DATA SUPPLIED:
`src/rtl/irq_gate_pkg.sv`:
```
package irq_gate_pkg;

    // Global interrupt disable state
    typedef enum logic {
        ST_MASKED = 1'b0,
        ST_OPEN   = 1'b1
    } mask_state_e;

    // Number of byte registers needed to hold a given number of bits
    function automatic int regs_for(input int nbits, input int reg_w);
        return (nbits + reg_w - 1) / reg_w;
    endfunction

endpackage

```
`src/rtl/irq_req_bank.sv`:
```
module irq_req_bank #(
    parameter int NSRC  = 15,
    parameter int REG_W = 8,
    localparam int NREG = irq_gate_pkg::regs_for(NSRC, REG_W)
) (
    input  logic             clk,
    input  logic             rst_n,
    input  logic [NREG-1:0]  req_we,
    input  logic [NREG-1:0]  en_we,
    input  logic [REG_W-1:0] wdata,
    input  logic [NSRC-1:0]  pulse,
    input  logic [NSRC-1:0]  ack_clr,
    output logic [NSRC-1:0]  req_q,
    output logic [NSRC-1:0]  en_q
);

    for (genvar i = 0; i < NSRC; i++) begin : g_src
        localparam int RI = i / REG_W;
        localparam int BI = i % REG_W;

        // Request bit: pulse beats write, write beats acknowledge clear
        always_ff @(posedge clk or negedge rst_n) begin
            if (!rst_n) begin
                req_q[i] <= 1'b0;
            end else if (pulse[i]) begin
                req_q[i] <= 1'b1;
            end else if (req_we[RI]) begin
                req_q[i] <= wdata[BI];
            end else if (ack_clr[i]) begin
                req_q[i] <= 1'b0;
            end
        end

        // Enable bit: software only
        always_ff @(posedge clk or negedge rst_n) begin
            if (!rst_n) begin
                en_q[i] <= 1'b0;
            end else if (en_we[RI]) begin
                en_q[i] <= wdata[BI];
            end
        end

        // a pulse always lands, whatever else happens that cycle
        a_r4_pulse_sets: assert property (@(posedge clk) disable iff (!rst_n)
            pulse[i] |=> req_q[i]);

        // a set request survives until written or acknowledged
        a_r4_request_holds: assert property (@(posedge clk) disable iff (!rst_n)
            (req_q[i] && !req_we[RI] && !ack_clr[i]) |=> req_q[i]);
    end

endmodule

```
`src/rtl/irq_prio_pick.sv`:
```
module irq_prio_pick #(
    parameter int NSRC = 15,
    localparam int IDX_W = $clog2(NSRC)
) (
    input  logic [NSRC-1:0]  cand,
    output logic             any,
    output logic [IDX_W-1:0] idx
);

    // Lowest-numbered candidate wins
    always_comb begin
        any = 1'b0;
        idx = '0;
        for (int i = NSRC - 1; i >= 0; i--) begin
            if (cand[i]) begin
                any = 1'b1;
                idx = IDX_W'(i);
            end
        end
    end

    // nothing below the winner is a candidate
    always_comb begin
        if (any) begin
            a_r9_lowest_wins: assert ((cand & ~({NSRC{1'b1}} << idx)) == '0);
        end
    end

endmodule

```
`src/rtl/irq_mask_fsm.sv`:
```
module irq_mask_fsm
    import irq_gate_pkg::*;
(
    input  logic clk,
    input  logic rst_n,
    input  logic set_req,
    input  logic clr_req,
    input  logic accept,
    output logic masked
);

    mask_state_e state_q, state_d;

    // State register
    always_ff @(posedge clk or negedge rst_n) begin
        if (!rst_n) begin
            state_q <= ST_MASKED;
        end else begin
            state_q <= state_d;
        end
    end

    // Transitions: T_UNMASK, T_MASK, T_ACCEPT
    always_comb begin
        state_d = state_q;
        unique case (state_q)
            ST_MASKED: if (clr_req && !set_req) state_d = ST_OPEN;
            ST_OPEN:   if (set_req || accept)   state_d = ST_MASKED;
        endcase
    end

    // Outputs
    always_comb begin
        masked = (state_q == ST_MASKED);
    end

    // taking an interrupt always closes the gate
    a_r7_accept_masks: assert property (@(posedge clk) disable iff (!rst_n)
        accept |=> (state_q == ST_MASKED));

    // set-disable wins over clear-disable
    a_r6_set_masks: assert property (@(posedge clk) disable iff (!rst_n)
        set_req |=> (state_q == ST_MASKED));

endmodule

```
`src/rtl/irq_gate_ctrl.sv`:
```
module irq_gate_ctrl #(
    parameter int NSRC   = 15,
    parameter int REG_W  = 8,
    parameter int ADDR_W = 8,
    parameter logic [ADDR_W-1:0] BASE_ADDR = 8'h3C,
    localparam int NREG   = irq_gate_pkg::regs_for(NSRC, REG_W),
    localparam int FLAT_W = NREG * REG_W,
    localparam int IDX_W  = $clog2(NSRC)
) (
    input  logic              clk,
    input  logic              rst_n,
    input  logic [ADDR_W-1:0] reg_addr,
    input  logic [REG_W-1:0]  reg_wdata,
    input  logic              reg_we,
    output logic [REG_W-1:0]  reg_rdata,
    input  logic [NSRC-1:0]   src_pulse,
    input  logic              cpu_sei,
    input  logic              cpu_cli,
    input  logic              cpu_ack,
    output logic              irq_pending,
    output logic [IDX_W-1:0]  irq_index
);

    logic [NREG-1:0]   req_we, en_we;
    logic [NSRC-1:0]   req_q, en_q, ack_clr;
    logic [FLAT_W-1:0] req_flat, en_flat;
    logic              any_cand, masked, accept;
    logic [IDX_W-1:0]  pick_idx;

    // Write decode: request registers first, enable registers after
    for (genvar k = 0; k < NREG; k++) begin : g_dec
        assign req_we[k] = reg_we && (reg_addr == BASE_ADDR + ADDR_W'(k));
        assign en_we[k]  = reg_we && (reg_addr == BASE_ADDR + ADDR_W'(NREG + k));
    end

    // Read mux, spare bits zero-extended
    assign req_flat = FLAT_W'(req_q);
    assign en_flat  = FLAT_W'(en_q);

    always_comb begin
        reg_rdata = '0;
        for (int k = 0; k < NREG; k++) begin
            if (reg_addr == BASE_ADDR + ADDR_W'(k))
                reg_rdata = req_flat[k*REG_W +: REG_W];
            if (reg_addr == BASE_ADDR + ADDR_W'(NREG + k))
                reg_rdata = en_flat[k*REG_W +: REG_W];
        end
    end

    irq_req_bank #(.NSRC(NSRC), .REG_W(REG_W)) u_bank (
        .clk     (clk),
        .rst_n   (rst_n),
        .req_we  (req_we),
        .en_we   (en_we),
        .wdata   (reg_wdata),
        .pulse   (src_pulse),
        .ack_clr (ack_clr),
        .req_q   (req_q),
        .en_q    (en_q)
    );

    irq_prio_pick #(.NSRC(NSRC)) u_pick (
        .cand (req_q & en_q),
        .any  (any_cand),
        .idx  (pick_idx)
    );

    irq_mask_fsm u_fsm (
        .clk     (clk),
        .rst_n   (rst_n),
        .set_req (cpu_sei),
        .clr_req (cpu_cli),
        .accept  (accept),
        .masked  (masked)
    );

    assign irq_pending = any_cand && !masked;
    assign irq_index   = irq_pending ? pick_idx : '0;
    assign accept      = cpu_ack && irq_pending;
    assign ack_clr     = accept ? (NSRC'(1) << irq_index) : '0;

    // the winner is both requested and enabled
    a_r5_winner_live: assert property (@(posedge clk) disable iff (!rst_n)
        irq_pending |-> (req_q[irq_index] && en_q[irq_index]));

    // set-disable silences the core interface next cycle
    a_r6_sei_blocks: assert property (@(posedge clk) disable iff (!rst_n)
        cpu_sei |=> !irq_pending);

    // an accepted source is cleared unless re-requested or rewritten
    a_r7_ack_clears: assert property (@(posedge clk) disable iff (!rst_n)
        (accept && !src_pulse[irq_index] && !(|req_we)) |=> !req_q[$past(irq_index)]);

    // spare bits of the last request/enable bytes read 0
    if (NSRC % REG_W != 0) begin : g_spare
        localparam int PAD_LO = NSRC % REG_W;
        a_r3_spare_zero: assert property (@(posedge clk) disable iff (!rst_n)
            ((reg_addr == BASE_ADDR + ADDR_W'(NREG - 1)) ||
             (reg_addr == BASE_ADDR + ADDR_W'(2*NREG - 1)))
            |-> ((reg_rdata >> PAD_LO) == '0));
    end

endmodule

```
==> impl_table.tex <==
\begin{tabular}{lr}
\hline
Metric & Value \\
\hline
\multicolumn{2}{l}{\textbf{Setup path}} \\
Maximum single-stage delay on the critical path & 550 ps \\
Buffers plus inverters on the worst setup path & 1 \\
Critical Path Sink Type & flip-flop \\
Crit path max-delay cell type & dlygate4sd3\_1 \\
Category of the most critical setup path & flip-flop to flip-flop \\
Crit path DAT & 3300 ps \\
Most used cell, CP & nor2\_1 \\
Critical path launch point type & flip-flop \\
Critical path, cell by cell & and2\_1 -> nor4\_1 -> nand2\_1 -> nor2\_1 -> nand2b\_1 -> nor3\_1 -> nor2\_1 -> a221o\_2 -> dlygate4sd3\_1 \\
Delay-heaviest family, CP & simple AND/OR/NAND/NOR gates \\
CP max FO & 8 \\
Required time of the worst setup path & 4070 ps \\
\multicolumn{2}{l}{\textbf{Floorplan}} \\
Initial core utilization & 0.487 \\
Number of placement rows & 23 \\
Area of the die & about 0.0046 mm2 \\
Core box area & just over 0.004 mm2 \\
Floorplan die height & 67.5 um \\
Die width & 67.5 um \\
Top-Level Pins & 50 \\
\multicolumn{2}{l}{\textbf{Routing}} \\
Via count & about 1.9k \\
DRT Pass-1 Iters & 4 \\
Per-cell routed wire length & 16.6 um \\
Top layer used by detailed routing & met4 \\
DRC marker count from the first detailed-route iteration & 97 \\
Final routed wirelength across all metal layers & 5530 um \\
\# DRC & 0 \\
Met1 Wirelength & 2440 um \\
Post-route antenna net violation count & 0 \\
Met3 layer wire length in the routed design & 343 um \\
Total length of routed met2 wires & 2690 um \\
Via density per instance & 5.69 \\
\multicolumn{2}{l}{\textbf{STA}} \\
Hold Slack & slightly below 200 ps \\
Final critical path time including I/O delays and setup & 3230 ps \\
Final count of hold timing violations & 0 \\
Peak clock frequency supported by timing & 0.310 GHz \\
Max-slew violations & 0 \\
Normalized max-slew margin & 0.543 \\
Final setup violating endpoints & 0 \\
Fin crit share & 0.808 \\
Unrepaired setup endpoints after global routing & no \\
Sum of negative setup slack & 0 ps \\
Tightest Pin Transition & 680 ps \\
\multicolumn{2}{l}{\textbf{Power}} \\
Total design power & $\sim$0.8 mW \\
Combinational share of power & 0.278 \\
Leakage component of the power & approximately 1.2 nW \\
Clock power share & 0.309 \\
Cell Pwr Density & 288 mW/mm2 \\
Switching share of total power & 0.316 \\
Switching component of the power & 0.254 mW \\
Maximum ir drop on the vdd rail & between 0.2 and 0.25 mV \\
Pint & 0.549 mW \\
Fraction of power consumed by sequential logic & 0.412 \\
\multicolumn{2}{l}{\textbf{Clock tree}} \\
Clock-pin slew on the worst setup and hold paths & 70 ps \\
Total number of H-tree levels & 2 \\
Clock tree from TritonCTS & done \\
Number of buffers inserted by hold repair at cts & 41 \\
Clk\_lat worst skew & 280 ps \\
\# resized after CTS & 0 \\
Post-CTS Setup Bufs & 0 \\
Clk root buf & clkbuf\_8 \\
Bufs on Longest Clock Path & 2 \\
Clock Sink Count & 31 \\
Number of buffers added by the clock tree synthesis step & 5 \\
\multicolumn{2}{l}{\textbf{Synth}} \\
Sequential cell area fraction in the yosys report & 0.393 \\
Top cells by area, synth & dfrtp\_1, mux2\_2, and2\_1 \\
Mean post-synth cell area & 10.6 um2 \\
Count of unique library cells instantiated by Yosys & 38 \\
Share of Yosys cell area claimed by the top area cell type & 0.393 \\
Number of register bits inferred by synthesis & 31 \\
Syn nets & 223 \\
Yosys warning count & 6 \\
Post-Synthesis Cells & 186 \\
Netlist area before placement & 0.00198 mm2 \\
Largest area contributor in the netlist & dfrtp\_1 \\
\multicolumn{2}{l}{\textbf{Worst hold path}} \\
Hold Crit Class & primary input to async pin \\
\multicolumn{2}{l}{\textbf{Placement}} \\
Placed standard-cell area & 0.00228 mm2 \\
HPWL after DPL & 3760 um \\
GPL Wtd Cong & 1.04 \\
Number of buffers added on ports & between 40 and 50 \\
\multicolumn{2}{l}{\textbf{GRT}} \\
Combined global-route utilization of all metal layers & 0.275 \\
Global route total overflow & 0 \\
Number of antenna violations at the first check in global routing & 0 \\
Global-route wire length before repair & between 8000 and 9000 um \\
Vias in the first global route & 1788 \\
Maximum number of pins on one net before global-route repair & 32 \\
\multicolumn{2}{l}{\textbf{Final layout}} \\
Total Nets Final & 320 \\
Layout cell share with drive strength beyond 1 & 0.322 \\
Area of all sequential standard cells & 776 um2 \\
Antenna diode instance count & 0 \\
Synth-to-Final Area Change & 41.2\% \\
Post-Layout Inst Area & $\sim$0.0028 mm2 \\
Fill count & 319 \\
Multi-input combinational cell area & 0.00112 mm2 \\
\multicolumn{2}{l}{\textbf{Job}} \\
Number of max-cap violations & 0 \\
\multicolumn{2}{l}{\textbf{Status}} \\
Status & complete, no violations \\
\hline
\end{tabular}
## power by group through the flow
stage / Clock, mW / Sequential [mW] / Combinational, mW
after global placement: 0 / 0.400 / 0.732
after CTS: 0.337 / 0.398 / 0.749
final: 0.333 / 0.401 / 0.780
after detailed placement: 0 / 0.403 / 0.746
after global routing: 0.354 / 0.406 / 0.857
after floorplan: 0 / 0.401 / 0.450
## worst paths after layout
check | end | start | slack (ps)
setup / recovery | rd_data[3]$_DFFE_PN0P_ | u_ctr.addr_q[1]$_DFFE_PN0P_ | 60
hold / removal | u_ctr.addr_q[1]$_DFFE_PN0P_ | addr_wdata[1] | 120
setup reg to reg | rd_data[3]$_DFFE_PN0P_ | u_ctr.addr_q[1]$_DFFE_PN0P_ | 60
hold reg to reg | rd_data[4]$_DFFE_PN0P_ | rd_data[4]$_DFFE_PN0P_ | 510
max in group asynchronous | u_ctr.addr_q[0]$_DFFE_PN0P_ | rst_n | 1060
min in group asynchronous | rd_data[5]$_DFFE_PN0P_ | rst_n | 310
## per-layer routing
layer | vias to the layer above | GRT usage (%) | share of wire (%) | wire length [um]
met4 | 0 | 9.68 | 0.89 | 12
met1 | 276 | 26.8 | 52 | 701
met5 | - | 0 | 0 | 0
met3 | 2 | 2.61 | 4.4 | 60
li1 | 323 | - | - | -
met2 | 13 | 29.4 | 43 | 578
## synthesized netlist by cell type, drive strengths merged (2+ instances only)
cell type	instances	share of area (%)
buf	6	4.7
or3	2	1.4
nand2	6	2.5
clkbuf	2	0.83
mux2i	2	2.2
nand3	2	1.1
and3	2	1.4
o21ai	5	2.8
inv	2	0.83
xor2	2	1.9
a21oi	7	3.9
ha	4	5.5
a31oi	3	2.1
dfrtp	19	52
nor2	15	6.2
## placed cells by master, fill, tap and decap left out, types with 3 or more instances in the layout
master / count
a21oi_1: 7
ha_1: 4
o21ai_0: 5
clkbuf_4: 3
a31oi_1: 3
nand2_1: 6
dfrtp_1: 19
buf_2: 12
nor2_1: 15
--- config.mk ---
export PLATFORM = sky130hd
export DESIGN_NAME = tape_unit
export DESIGN_NICKNAME = d
export VERILOG_FILES = /design/src/rtl/tape_pkg.sv /design/src/rtl/tape_store.sv /design/src/rtl/head_ctrl.sv /design/src/rtl/step_seq.sv /design/src/rtl/tape_unit.sv
export SDC_FILE = /design/constraint.sdc
export NUM_CORES = 1
export LEC_CHECK = 0
export BUFFER_PORTS_ARGS = -buffer_cell sky130_fd_sc_hd__buf_2
export CAP_MARGIN = 0
export CORE_AREA = 4 4 107 109
export CTS_CLUSTER_SIZE = 28
export DETAILED_ROUTE_END_ITERATION = 10
export DIE_AREA = 0 0 111 113
export HOLD_SLACK_MARGIN = 0.15
export PLACE_DENSITY = 0.64
export SLEW_MARGIN = 20
export SYNTH_ARGS = -nofsm -noshare
export SYNTH_HDL_FRONTEND = slang
export SYNTH_HIERARCHICAL = 1
export SYNTH_SLANG_ARGS = --single-unit
--- constraint.sdc ---
create_clock -name clk -period 7.2 [get_ports clk]
set_clock_uncertainty 0.15 [all_clocks]
set_input_delay 0.36 -clock clk [delete_from_list [all_inputs] [get_ports clk]]
set_output_delay 0.36 -clock clk [all_outputs]
set_load 0.005 [all_outputs]
[config.mk]
export PLATFORM = sky130hd
export DESIGN_NAME = src_resolve
export DESIGN_NICKNAME = d
export VERILOG_FILES = /design/src/rtl/src_resolve_pkg.sv /design/src/rtl/src_decode.sv /design/src/rtl/src_fetch.sv /design/src/rtl/src_resolve.sv
export SDC_FILE = /design/constraint.sdc
export NUM_CORES = 1
export LEC_CHECK = 0
export ABC_AREA = 1
export CORE_ASPECT_RATIO = 1.1
export CORE_MARGIN = 5
export CORE_UTILIZATION = 55
export CTS_BUF_LIST = sky130_fd_sc_hd__clkbuf_8
export DETAILED_ROUTE_END_ITERATION = 6
export DONT_BUFFER_PORTS = 1
export PLACE_DENSITY = 0.7
export RECOVER_POWER = 25
export REMOVE_ABC_BUFFERS = 1
export SLEW_MARGIN = 20
export SYNTH_ARGS = -nofsm -noshare
export SYNTH_HDL_FRONTEND = slang
export SYNTH_SLANG_ARGS = --single-unit
[constraint.sdc]
create_clock -name clk -period 4.3 [get_ports clk]
set_clock_uncertainty 0.15 [all_clocks]
set_input_delay 0.43 -clock clk [delete_from_list [all_inputs] [get_ports clk]]
set_output_delay 0.43 -clock clk [all_outputs]
set_load 0.1 [all_outputs]
[src/rtl/src_resolve_pkg.sv]
package src_resolve_pkg;

   typedef enum logic [1:0] {
      SRC_REG   = 2'd0,
      SRC_MEM   = 2'd1,
      SRC_CONST = 2'd2
   } src_kind_e;

   typedef enum logic [1:0] {
      AM_REG = 2'd0,
      AM_IDX = 2'd1,
      AM_IND = 2'd2,
      AM_INC = 2'd3
   } am_e;

endpackage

PROBLEM TO SOLVE: Wherever the string "endpoints" appears in the data above, copy the line it sits in.

WRITTEN SOLUTION:
Final setup violating endpoints & 0 \\
Unrepaired setup endpoints after global routing & no \\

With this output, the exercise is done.